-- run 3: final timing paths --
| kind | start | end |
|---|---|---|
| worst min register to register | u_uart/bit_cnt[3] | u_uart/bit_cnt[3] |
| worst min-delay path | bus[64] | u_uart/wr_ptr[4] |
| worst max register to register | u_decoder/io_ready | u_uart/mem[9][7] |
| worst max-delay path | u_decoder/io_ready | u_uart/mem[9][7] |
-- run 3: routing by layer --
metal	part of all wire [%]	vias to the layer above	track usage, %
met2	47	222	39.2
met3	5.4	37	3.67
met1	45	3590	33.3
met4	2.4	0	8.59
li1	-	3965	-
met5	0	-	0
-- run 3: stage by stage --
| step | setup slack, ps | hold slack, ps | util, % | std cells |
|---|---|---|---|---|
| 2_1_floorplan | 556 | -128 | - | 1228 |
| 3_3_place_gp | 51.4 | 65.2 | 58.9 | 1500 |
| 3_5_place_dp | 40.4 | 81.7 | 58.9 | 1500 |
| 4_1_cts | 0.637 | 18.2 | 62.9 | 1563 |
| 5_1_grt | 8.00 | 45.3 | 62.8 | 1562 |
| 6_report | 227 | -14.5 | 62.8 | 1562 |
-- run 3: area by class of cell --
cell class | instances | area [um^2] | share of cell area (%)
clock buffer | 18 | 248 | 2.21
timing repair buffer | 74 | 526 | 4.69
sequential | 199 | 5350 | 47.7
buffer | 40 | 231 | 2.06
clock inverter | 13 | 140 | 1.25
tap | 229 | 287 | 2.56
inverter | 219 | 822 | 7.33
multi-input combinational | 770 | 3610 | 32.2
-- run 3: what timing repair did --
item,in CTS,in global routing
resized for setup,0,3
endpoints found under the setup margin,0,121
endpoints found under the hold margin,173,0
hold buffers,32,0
==> config.mk <==
export PLATFORM = sky130hd
export DESIGN_NAME = fetch_top
export DESIGN_NICKNAME = d
export VERILOG_FILES = /design/src/design/fetch_pkg.sv /design/src/design/fetch_if.sv /design/src/design/pc_gen.sv /design/src/design/branch_predictor.sv /design/src/design/inst_rom.sv /design/src/design/fetch_stage.sv /design/src/design/fetch_top.sv
export VERILOG_INCLUDE_DIRS = /design/src /design/src/include
export SDC_FILE = /design/constraint.sdc
export NUM_CORES = 1
export LEC_CHECK = 0
export BUFFER_PORTS_ARGS = -buffer_cell sky130_fd_sc_hd__buf_4
export CAP_MARGIN = 20
export CORE_MARGIN = 3
export CORE_UTILIZATION = 54
export DETAILED_ROUTE_END_ITERATION = 10
export MAX_ROUTING_LAYER = met4
export PLACE_DENSITY = 0.77
export SETUP_SLACK_MARGIN = 0.05
export SYNTH_ARGS = -nofsm -noshare
export SYNTH_HDL_FRONTEND = slang
export SYNTH_SLANG_ARGS = --single-unit
==> constraint.sdc <==
create_clock -name clk -period 6.87 [get_ports clk]
set_input_delay 0.3435 -clock clk [delete_from_list [all_inputs] [get_ports clk]]
set_output_delay 0.3435 -clock clk [all_outputs]
set_load 0.005 [all_outputs]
★ ★ ★ ★
EXERCISE:
Using the entries shown above, reproduce verbatim the lines from the line bearing "-- run 3: stage" to the line bearing "62.9 | 1563 |", inclusive.

RESULT OF THIS EXERCISE:
-- run 3: stage by stage --
| step | setup slack, ps | hold slack, ps | util, % | std cells |
|---|---|---|---|---|
| 2_1_floorplan | 556 | -128 | - | 1228 |
| 3_3_place_gp | 51.4 | 65.2 | 58.9 | 1500 |
| 3_5_place_dp | 40.4 | 81.7 | 58.9 | 1500 |
| 4_1_cts | 0.637 | 18.2 | 62.9 | 1563 |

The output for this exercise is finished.